Danny Glover (right) as Hank Thompson
Danny Glover as an actor, producer and humanitarian, has been a commanding presence on screen, stage and television for more than 30 years. As an actor, his film credits range from the blockbuster Lethal Weapon franchise to smaller independent features, some of which Glover also produced.
In recent years he has starred in an array of motion pictures including the critically acclaimed Dreamgirls directed by Bill Condon and in the futuristic 2012 for director Roland Emmerich. In addition to his film work, Glover is highly sought after as a public speaker, delivering inspirational addresses and moving performances in such diverse venues as college campuses, union rallies and business conventions.
Glover has gained respect for his wide-reaching community activism and philanthropic efforts, with a particular emphasis on advocacy for economic justice and access to health care and education programs in the United States and Africa. For these efforts Glover received a 2006 DGA Honor and was honored with a 2011 “Pioneer Award” from the National Civil Rights Museum. Internationally Glover has served as a Goodwill Ambassador for the United Nations Development Program from 1998-2004, focusing on issues of poverty, disease and economic development in Africa, Latin America and the Caribbean. Glover was presented in 2011 with the prestigious Medaille des Arts et des Letters from the French Ministry of Culture and was honored with a Tribute at the Deauville International Film Festival. In 2014 Glover received an Honorary Doctorate of Humane Letters from the University of San Francisco. Currently Glover serves as UNICEF Ambassador.

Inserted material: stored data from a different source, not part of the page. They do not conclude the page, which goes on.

From an optimization exercise on the open Yosys and OpenROAD flow, aimed at small area, a short achievable clock period and few clock cycles; shortcuts taken in it are not production practice. The RTL was checked by simulation tests, not by an equivalence proof against the original design.

==> flow/design.v, too long to show whole: its modules and the start of the top module <==
// module fir_filter: 3566 lines
// module fir_aoi21: 3 lines
// module fir_oai21: 3 lines
// module fir_nand2: 3 lines
// module fir_nor2: 3 lines
// module fir_inv: 3 lines
// module fir_xor2: 3 lines
// module fir_xnor2: 3 lines
// module fir_fa: 4 lines
// module fir_ha: 4 lines
module fir_filter #(
    parameter DATA_WIDTH = 16,
    parameter TAPS = 16
)(
    input wire clk,
    input wire reset,
    input wire start_fir,
    input wire [1:0] filter_mode,
    input wire [TAPS*DATA_WIDTH-1:0] input_buffer,
    output reg signed [DATA_WIDTH-1:0] fir_output,
    output reg fir_done
);
  // ...
==> flow/flow/run.sh <==
#!/bin/bash
# The standard layout (standard.sh) with smaller port buffers (buf_1), and the
# AOI21 cells of the synthesized netlist started at their smallest size
# (flow/downsize.tcl, run before floorplanning).
set -uo pipefail
bash standard.sh "BUFFER_PORTS_ARGS=-buffer_cell sky130_fd_sc_hd__buf_1" "PRE_FLOORPLAN_TCL=$(pwd)/flow/downsize.tcl" finish > standard_make.log 2>&1
==> flow/flow/downsize.tcl <==
# Run before floorplanning: synthesis maps the AOI21 cells of the prefix adders to
# the double-strength a21oi_2; start them at a21oi_1 and let timing repair upsize
# the ones on critical paths.
set db [ord::get_db]
set block [ord::get_db_block]
set small [$db findMaster sky130_fd_sc_hd__a21oi_1]
set n 0
foreach inst [$block getInsts] {
  if {[[$inst getMaster] getName] eq "sky130_fd_sc_hd__a21oi_2"} {
    $inst swapMaster $small
    incr n
  }
}
puts "downsize.tcl: a21oi_2 -> a21oi_1 on $n instances"
==> flow/standard.sh <==
#!/bin/bash
# synth_recipe.tcl (not shown) runs the flow's synth.tcl, then flattens the netlist and writes it again
# the make line also repeats each setting of config.mk as NAME=value (left out here)
make -C /OpenROAD-flow-scripts/flow DESIGN_CONFIG=/design/flow/config.mk WORK_HOME=/design/flow/orfs CLKGATE_MAP_FILE= SYNTH_SCRIPT=/design/flow/synth_recipe.tcl "${@:-finish}"
==> flow/config.mk <==
export PLATFORM = sky130hd
export DESIGN_NAME = fir_filter
export DESIGN_NICKNAME = fir_filter
export VERILOG_FILES = /design/flow/design.v
export SDC_FILE = /design/flow/constraint.sdc
export NUM_CORES = 4
export LEC_CHECK = 0
export CAP_MARGIN = 20
export CORE_MARGIN = 2
export CORE_UTILIZATION = 40
export GPL_TIMING_DRIVEN = 1
export PLACE_DENSITY = 0.6
export SETUP_SLACK_MARGIN = 4.5
export SLEW_MARGIN = 20
export SYNTH_HIERARCHICAL = 1
export SYNTH_MINIMUM_KEEP_SIZE = 0
==> flow/constraint.sdc <==
create_clock -name core_clock -period 11.0 [get_ports {clk}]
set_input_delay 2.2000 -clock core_clock [delete_from_list [all_inputs] [get_ports {clk}]]
set_output_delay 2.2000 -clock core_clock [all_outputs]
set_load 0.01 [all_outputs]
==> results.sh, run 1 <==
export IMPL_outcome="timing/DRC/antenna clean"
export IMPL_ant_nets=0
export IMPL_wl_met1_um=22700
export IMPL_grt_overflow=0
export IMPL_drv_slew=0
export IMPL_worst_path_buf_inv=3
export IMPL_ctsResizeCount=83
export IMPL_tns_ns=0
export IMPL_dp_cells=2668
export IMPL_setup_viol=0
export IMPL_gr_usage_met3=0.0222
export IMPL_grt_busiest_layer="met2"
export IMPL_port_buffers=277
export IMPL_wl_met3_um=2920
export IMPL_cts_setup_buffers=14
export IMPL_wl_met2_um=24500
export IMPL_path_common_cell="fa_1"
export IMPL_highest_layer="met4"
export IMPL_rsz0062_at_grt="yes"
export IMPL_post_drt_wl_per_cell_um=18.9
export IMPL_finalInstanceArea_mm2=0.0198
export IMPL_period_needed_ns=6.44
export IMPL_taps=532
export IMPL_antenna_found_initial=1
export IMPL_cp_end_kind="flip-flop"
export IMPL_drt_iter0_markers=950
export IMPL_drc=0
export IMPL_multi_input_area_mm2=0.0156
export IMPL_seq_cell_count=63
export IMPL_fin_cells=2730
export IMPL_min_path_type="in -> async"
export IMPL_finalWorstSetupSlack_ns=4.56
export IMPL_drive_gt1_frac=0.136
export IMPL_nNetsFinal=2926
Testbench counts, summed over its fixed seeds: cycles 1,032.
==> run 2, diff against run 1 <==
--- a/flow/config.mk
+++ b/flow/config.mk
@@ -10,7 +10,7 @@
 export CORE_UTILIZATION = 40
 export GPL_TIMING_DRIVEN = 1
 export PLACE_DENSITY = 0.6
-export SETUP_SLACK_MARGIN = 4.5
+export SETUP_SLACK_MARGIN = 4.15
 export SLEW_MARGIN = 20
 export SYNTH_HIERARCHICAL = 1
 export SYNTH_MINIMUM_KEEP_SIZE = 0
==> run 2 against run 1 <==
Final area fell by 6.9%. Critical path depth fell by 4. Global-route usage rose by 0.47 points. Worst hold slack got worse by 0.0081 ns. Critical path type unchanged. Largest cell class unchanged.
==> results.sh, run 2 <==
export IMPL_path_depth=12
export IMPL_met2_usage=0.387
export IMPL_post_route_period_util=0.607
export IMPL_antenna_found_initial=0
export IMPL_port_buffers=277
export IMPL_dieArea_mm2=0.0426
export IMPL_timing_worst_slew_pin_value_ns=0.902
export IMPL_critPathMaxFanout=52
export IMPL_max_stage_delay_ns=0.62
export IMPL_critPathRequiredTime_ns=11.20
export IMPL_cts_sinks=63
export IMPL_core_area_mm2=0.0406
export IMPL_min_path_type="in -> async"
export IMPL_grt_max_degree=66
export IMPL_post_drt_wl_per_cell_um=19.3
export IMPL_met1_usage=0.365
export IMPL_startpoint_type="input port"
export IMPL_ios=278
export IMPL_largest_reg_flops=17
export IMPL_cp_slowest_cell="fa_1"
export IMPL_nNetsFinal=2884
export IMPL_crit_chain="buf_1 -> inv_1 -> ha_2 -> buf_4 -> inv_2 -> buf_4 -> o211ai_1 -> fa_1 -> fa_1 -> fa_1 -> fa_1 -> fa_1"
export IMPL_tns_ns=0
export IMPL_drt_iter0_markers=937
export IMPL_cp_arrival_ns=6.88
export IMPL_clock_fmax_ghz=0.150
export IMPL_grt_pass1_vias=14500
export IMPL_via_per_inst=5.34
export IMPL_num_rows=74
export IMPL_placed_area_mm2=0.0178
export IMPL_num_antenna_cells=0
export IMPL_crit_type="in -> reg"
export IMPL_die_h_um=206
export IMPL_final_cell_mix="344 x nand2_1, 277 x buf_1, 272 x fa_1"
export IMPL_cp_end_kind="flip-flop"
export IMPL_maxCapViolCount=0
export IMPL_drv_slew=0
export IMPL_clk_path_buf_depth=2
export IMPL_root_buffer="clkbuf_16"
export IMPL_finalWorstSetupSlack_ns=4.32
export IMPL_vias=14400
export IMPL_yosysWarnings=7
export IMPL_ant_nets=0
export IMPL_slew_headroom=0.397
export IMPL_synth_cells=1911
export IMPL_period_needed_ns=6.68
export IMPL_rsz0062_at_grt="yes"
export IMPL_path_delay_family="adder cells"
export IMPL_grt_pass1_wl_um=81200
export IMPL_worst_path_buf_inv=5
export IMPL_gp_congestion=0.914
export IMPL_nFillCells=4029
export IMPL_drc=0
export IMPL_cts_buffers=9
export IMPL_fin_cells=2688
export IMPL_htree_levels=3
export IMPL_final_common_cell="nand2_1"
export IMPL_grt_usage=0.247
export IMPL_grt_overflow=0
export IMPL_hold_viol=0
export IMPL_die_w_um=206
export IMPL_grt_busiest_layer="met2"
export IMPL_final_core_util=0.454
export IMPL_first_pass_iters=5
export IMPL_holdWs_ns=1.65
export IMPL_clk_transition_reported_paths_ns=0.06
export IMPL_outcome="timing/DRC/antenna clean"
export IMPL_top_register="r_eg"
export IMPL_place_ws_ns=3.13
export IMPL_finalInstanceArea_mm2=0.0185
export IMPL_totalWireLength_um=51800
export IMPL_drive_gt1_frac=0.0357
export IMPL_setup_viol=0
export IMPL_initial_utilization=0.403
export IMPL_path_common_cell="fa_1"
export IMPL_multi_input_area_mm2=0.0147
export IMPL_dp_cells=2667
export IMPL_dpl_hpwl_um=44500
export IMPL_cts_tree="built"
export IMPL_regArea_mm2=0.00127
export IMPL_gr_usage_met3=0.0322
-- run 2: metal layers --
metal  vias to the layer above  share of wire
met2                       483           0.44
met3                        36          0.059
met4                         0          0.014
li1                       6916              -
met5                         -              0
met1                      6915           0.48
-- run 2: how the worst max path moves through the flow --
stage	start	to	slack [ns]
after floorplan	input_buffer[65]	r0_17	4.41
after global placement	input_buffer[113]	r0_12	3.19
after detailed placement	input_buffer[33]	r0_14	3.13
after CTS	input_buffer[65]	r0_16	4.15
after global routing	r0_9	fir_output[12]	4.13
final	filter_mode[1]	r0_8	4.32
-- run 2: layout make-up --
type | count | area share
sequential | 63 | 0.0686
clock inverter | 7 | 0.00522
timing repair buffer | 290 | 0.0623
clock buffer | 9 | 0.0122
tap | 532 | 0.0360
inverter | 103 | 0.0209
multi-input combinational | 1684 | 0.795
-- run 2: repair_timing --
action / 4_1_cts / 5_1_grt
endpoints found under the setup margin: 27 / 27
pin swaps: 0 / 3
gates resized for setup: 19 / 32
buffers inserted: 0 / 5
hold buffers: 0 / 0
==> run 3, diff against run 2 <==
--- a/flow/config.mk
+++ b/flow/config.mk
@@ -10,7 +10,7 @@
 export CORE_UTILIZATION = 40
 export GPL_TIMING_DRIVEN = 1
 export PLACE_DENSITY = 0.6
-export SETUP_SLACK_MARGIN = 4.15
+export SETUP_SLACK_MARGIN = 4.3
 export SLEW_MARGIN = 20
 export SYNTH_HIERARCHICAL = 1
 export SYNTH_MINIMUM_KEEP_SIZE = 0
==> run 3 against run 2 <==
Still clean on timing, DRC and antenna. Sequential cell count did not move. Final cell count rose by 0.19%. Utilization rose by 0.56 points. Maximum frequency rose by 1.8%.
==> results.sh, run 3 <==
export IMPL_holdBufCountCts=0
export IMPL_setup_viol=0
export IMPL_port_buffers=277
export IMPL_grt_max_degree=66
export IMPL_gp_congestion=0.914
export IMPL_grt_usage=0.247
export IMPL_period_needed_ns=6.56
export IMPL_min_path_type="in -> async"
export IMPL_largest_reg_flops=17
export IMPL_outcome="timing/DRC/antenna clean"
export IMPL_rsz0062_at_grt="yes"
export IMPL_holdWs_ns=1.66
export IMPL_drt_iter0_markers=946
export IMPL_cp_end_kind="flip-flop"
export IMPL_tns_ns=0
export IMPL_post_drt_wl_per_cell_um=19.3
export IMPL_clk_path_buf_depth=2
export IMPL_vias=14400
export IMPL_hold_viol=0
export IMPL_max_stage_delay_ns=0.58
export IMPL_final_common_cell="nand2_1"
export IMPL_dieArea_mm2=0.0426
export IMPL_root_buffer="clkbuf_16"
export IMPL_grt_pass1_vias=14500
export IMPL_timing_worst_slew_pin_value_ns=0.899
export IMPL_num_antenna_cells=0
export IMPL_totalWireLength_um=52000
export IMPL_num_rows=74
export IMPL_ios=278
export IMPL_initial_utilization=0.403
export IMPL_synth_cells=1911
export IMPL_cts_sinks=63
export IMPL_drv_slew=0
export IMPL_clk_transition_reported_paths_ns=0.06
export IMPL_path_common_cell="fa_1"
export IMPL_core_area_mm2=0.0406
export IMPL_crit_chain="buf_1 -> ha_1 -> a21oi_2 -> o21ai_2 -> a21oi_4 -> buf_12 -> o21ai_1 -> xor2_2 -> nor2b_1 -> a221oi_1 -> fa_1 -> fa_1 -> fa_1 -> fa_1 -> fa_1"
export IMPL_clock_fmax_ghz=0.152
export IMPL_yosysWarnings=7
export IMPL_die_w_um=206
export IMPL_nNetsFinal=2889
export IMPL_final_cell_mix="344 x nand2_1, 277 x buf_1, 272 x fa_1"
export IMPL_htree_levels=3
export IMPL_dpl_hpwl_um=44500
export IMPL_cp_arrival_ns=6.77
export IMPL_crit_type="in -> reg"
export IMPL_critPathRequiredTime_ns=11.21
export IMPL_maxCapViolCount=0
export IMPL_startpoint_type="input port"
export IMPL_cts_buffers=9
export IMPL_cts_tree="built"
export IMPL_first_pass_iters=5
export IMPL_cp_slowest_cell="fa_1"
export IMPL_post_route_period_util=0.596
export IMPL_ant_nets=0
export IMPL_critPathMaxFanout=6
export IMPL_via_per_inst=5.34
export IMPL_grt_pass1_wl_um=81300
export IMPL_drive_gt1_frac=0.0555
export IMPL_grt_overflow=0
export IMPL_die_h_um=206
export IMPL_drc=0
export IMPL_top_register="r_eg"
export IMPL_slew_headroom=0.399
export IMPL_antenna_found_initial=0
-- run 3: changes by cell type in the layout (fill, tap and decap cells not counted), sizes merged --
cell,before,now
buf,290,295
-- run 3: what timing repair did --
action                                  4_1_cts  5_1_grt
setup buffers                                 3        7
pin swaps                                     3        7
endpoints found under the setup margin       28       39
resized for setup                            36       55
hold endpoints to repair                      0        0
-- run 3: area by class of cell --
cell class              instances  area [um^2]
inverters                     103          387
fillers                      4011        22000
clock inverters                 7         96.3
clock buffers                   9          225
flip-flops and latches         63         1280
multi-input cells            1684        14800
well taps                     532          666
repair buffers                295         1200
-- run 3: worst paths after layout --
kind / from / to / slack (ns)
max: input_buffer[81] / r0_17 / 4.44
min: reset / fir_done / 1.66
max in group asynchronous: reset / fir_done / 9.26
min in group core_clock: start_fir / fir_done / 1.96
-- run 3: per-stage QoR --
stage / instances / util / cell area, um^2 / setup WS [ns]
2_1_floorplan: 1917 / - / 16400 / 4.41
3_3_place_gp: 2667 / 0.439 / 17800 / 3.19
3_5_place_dp: 2667 / 0.439 / 17800 / 3.13
4_1_cts: 2686 / 0.452 / 18400 / 4.30
5_1_grt: 2693 / 0.460 / 18700 / 4.27
6_report: 2693 / 0.460 / 18700 / 4.44
-- run 3: layer usage --
metal | GRT usage | wire length (um) | vias to the layer above
met5 | 0 | 0 | -
met2 | 0.388 | 23100 | 489
met4 | 0.0490 | 786 | 0
met1 | 0.363 | 24700 | 6927
met3 | 0.0345 | 3470 | 38
li1 | - | - | 6934
-- run 3: worst max-delay path, delay by kind of cell --
kind                       cells  cell delay (ns)
adders and majority gates      6             2.82
AOI/OAI and AO/OA              5             1.12
buffers and inverters          2             0.22
xor gates and xnor gates       1             0.28
and+or+nand+nor                1             0.11
==> run 4, diff against run 3 <==
--- a/flow/config.mk
+++ b/flow/config.mk
@@ -7,9 +7,9 @@
 export LEC_CHECK = 0
 export CAP_MARGIN = 20
 export CORE_MARGIN = 2
-export CORE_UTILIZATION = 40
+export CORE_UTILIZATION = 45
 export GPL_TIMING_DRIVEN = 1
-export PLACE_DENSITY = 0.6
+export PLACE_DENSITY = 0.65
 export SETUP_SLACK_MARGIN = 4.3
 export SLEW_MARGIN = 20
 export SYNTH_HIERARCHICAL = 1
==> run 4 against run 3 <==
Still clean on timing, DRC and antenna. Non-clock buffer count shrank 3. Synthesized cell count did not move. First-iteration DRC count is 6.9% higher. Routed wire length is 4.8% lower. Sequential cell count stayed put. Final cell count shrank 2.7%. Die area is 11% lower. Critical endpoint is now r0_16. Largest cell class unchanged.
==> results.sh, run 4 <==
export IMPL_first_pass_iters=5
export IMPL_setup_viol=0
export IMPL_num_antenna_cells=0
export IMPL_grt_pass1_wl_um=78100
export IMPL_period_needed_ns=6.65
export IMPL_worst_path_buf_inv=2
export IMPL_critPathMaxFanout=6
export IMPL_min_path_type="in -> async"
export IMPL_clk_path_buf_depth=2
export IMPL_die_w_um=195
export IMPL_drc=0
export IMPL_critPathRequiredTime_ns=11.22
export IMPL_hold_viol=0
export IMPL_outcome="timing/DRC/antenna clean"
export IMPL_vias=14400
export IMPL_timing_worst_slew_pin_value_ns=0.973
export IMPL_nNetsFinal=2886
export IMPL_crit_chain="buf_1 -> ha_1 -> a21oi_2 -> o21ai_2 -> a21oi_4 -> inv_1 -> a21oi_1 -> xnor2_1 -> nand2_1 -> o21ai_0 -> fa_1 -> fa_1 -> fa_1 -> fa_1 -> fa_1"
export IMPL_yosysWarnings=7
export IMPL_path_delay_family="adder cells"
export IMPL_root_buffer="clkbuf_16"
export IMPL_grt_max_degree=73
export IMPL_final_core_util=0.519
export IMPL_cp_slowest_cell="fa_1"
export IMPL_ant_nets=0
export IMPL_maxCapViolCount=0
export IMPL_cts_tree="built"
export IMPL_initial_utilization=0.458
export IMPL_clk_transition_reported_paths_ns=0.06
export IMPL_port_buffers=277
export IMPL_startpoint_type="input port"
export IMPL_cts_buffers=9
export IMPL_die_h_um=195
export IMPL_cp_end_kind="flip-flop"
export IMPL_post_drt_wl_per_cell_um=18.9
export IMPL_cp_arrival_ns=6.86
export IMPL_grt_usage=0.259
export IMPL_rsz0062_at_grt="yes"
export IMPL_drt_iter0_markers=1011
export IMPL_top_register="r_eg"
export IMPL_clock_fmax_ghz=0.150
export IMPL_drv_slew=0
export IMPL_crit_type="in -> reg"
export IMPL_post_route_period_util=0.604
export IMPL_synth_cells=1911
export IMPL_cts_sinks=63
export IMPL_dpl_hpwl_um=42400
export IMPL_antenna_found_initial=0
export IMPL_largest_reg_flops=17
export IMPL_num_rows=69
export IMPL_gp_congestion=0.956
export IMPL_grt_overflow=0
export IMPL_final_common_cell="nand2_1"
export IMPL_htree_levels=3
export IMPL_tns_ns=0
export IMPL_path_common_cell="fa_1"
export IMPL_ios=278
export IMPL_final_cell_mix="344 x nand2_1, 277 x buf_1, 272 x fa_1"
export IMPL_max_stage_delay_ns=0.59
export IMPL_grt_pass1_vias=14400
export IMPL_slew_headroom=0.352
export IMPL_via_per_inst=5.49
export IMPL_totalWireLength_um=49500
export IMPL_core_area_mm2=0.0357
export IMPL_drive_gt1_frac=0.0519
export IMPL_holdBufCountCts=0
export IMPL_dieArea_mm2=0.0379
-- run 4: layout make-up --
| cell class | instances | area (um^2) |
|---|---|---|
| Multi-Input combinational cell | 1684 | 14800 |
| Sequential cell | 63 | 1280 |
| Fill cell | 3454 | 17200 |
| Inverter | 103 | 390 |
| Tap cell | 461 | 577 |
| Timing Repair Buffer | 292 | 1180 |
| Clock inverter | 6 | 92.6 |
| Clock buffer | 10 | 239 |
-- run 4: worst max path at each step --
stage | from | endpoint | slack, ns | cells past startpoint
2_1_floorplan | input_buffer[65] | r0_17 | 4.41 | 13
3_3_place_gp | input_buffer[33] | r0_17 | 3.06 | 13
3_5_place_dp | input_buffer[33] | r0_14 | 3.09 | 15
4_1_cts | input_buffer[17] | r0_17 | 4.31 | 14
5_1_grt | input_buffer[87] | r0_14 | 4.26 | 14
6_report | input_buffer[97] | r0_16 | 4.35 | 15
-- run 4: metrics by stage --
stage               hold slack [ns]  std cells  instance area [um^2]  setup WS, ns
CTS                            1.64       2612                 18300          4.31
finish                         1.65       2619                 18600          4.35
detailed placement             2.01       2595                 17700          3.09
global route                   1.65       2619                 18600          4.26
global placement               2.01       2595                 17700          3.06
floorplan                      1.93       1917                 16400          4.41
-- run 4: per-layer routing --
layer  part of all wire  vias up  GRT usage
met5                  0        -          0
met4              0.010        0     0.0399
met3              0.068       34     0.0335
met2               0.45      525      0.408
met1               0.48     6878      0.388
li1                   -     6940          -
-- run 4: what timing repair did --
action                                  CTS  global route
endpoints found under the setup margin   26            40
setup buffers                             1             7
pin swaps                                 4             4
endpoints found under the hold margin     0             0
resized for setup                        30            56

## what the ideal ports hide
No port has a modelled driver above. Below, the same layouts with a new extraction and two added sets of constraints. Step 1 sets driving cells, clkbuf_16 on the clock port and buf_2 on the other inputs (assumed; they add their load-dependent delay and slew). Step 2, shift: input delay + t, output delay - t, t = (earliest + latest rising clock arrival at the registers) / 2. This alone moves slack from input paths to output paths. a / b / c = ideal ports / drivers / drivers and shift; a / b = the first two.
run	shift t [ns]	setup slack, ns	worst setup path after step 2	worst register clock-pin slew, ns
run 1	0.375	4.557 / 4.579 / 4.204	input to register	0.05 / 0.05
run 2	0.380	4.322 / 4.315 / 3.945	input to register	0.06 / 0.06
run 3	0.378	4.439 / 4.465 / 4.087	input to register	0.06 / 0.06
run 4	0.379	4.355 / 4.377 / 3.998	input to register	0.06 / 0.06
After both steps setup and hold are still met in every run listed. The setup slack of run 2, which loses most, moves by -0.007 ns with the drivers and by -0.377 ns with both steps.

In 2005, Glover co-founded New York-based Louverture Films with writer/producer Joslyn Barnes and more recent partners Susan Rockefeller and the Bertha Foundation. The company is dedicated to the development and production of films of historical relevance, social purpose, commercial value and artistic integrity. Among the films Glover has executive- or co-produced at Louverture are the César-nominated Bamako, Sundance Grand Jury Prize and the Academy Award® and Emmy-nominated film Trouble The Water; the award-winning The Black Power Mixtape 1967-1975 and Concerning Violence; Sundance Grand Jury Prize winner The House I Live In; Cannes Palme d’Or winner Uncle Boonmee Who Can Recall His Past Lives; the Academy Award® nominated and Emmy winning Strong Island; ZAMA by Lucrecia Martel, and this year’s Oscar® nominated documentary Hale County This Morning, This Evening by RaMell Ross; and Oscar® nominated Best Foreign Language Film Capernaum by Nadine Labaki.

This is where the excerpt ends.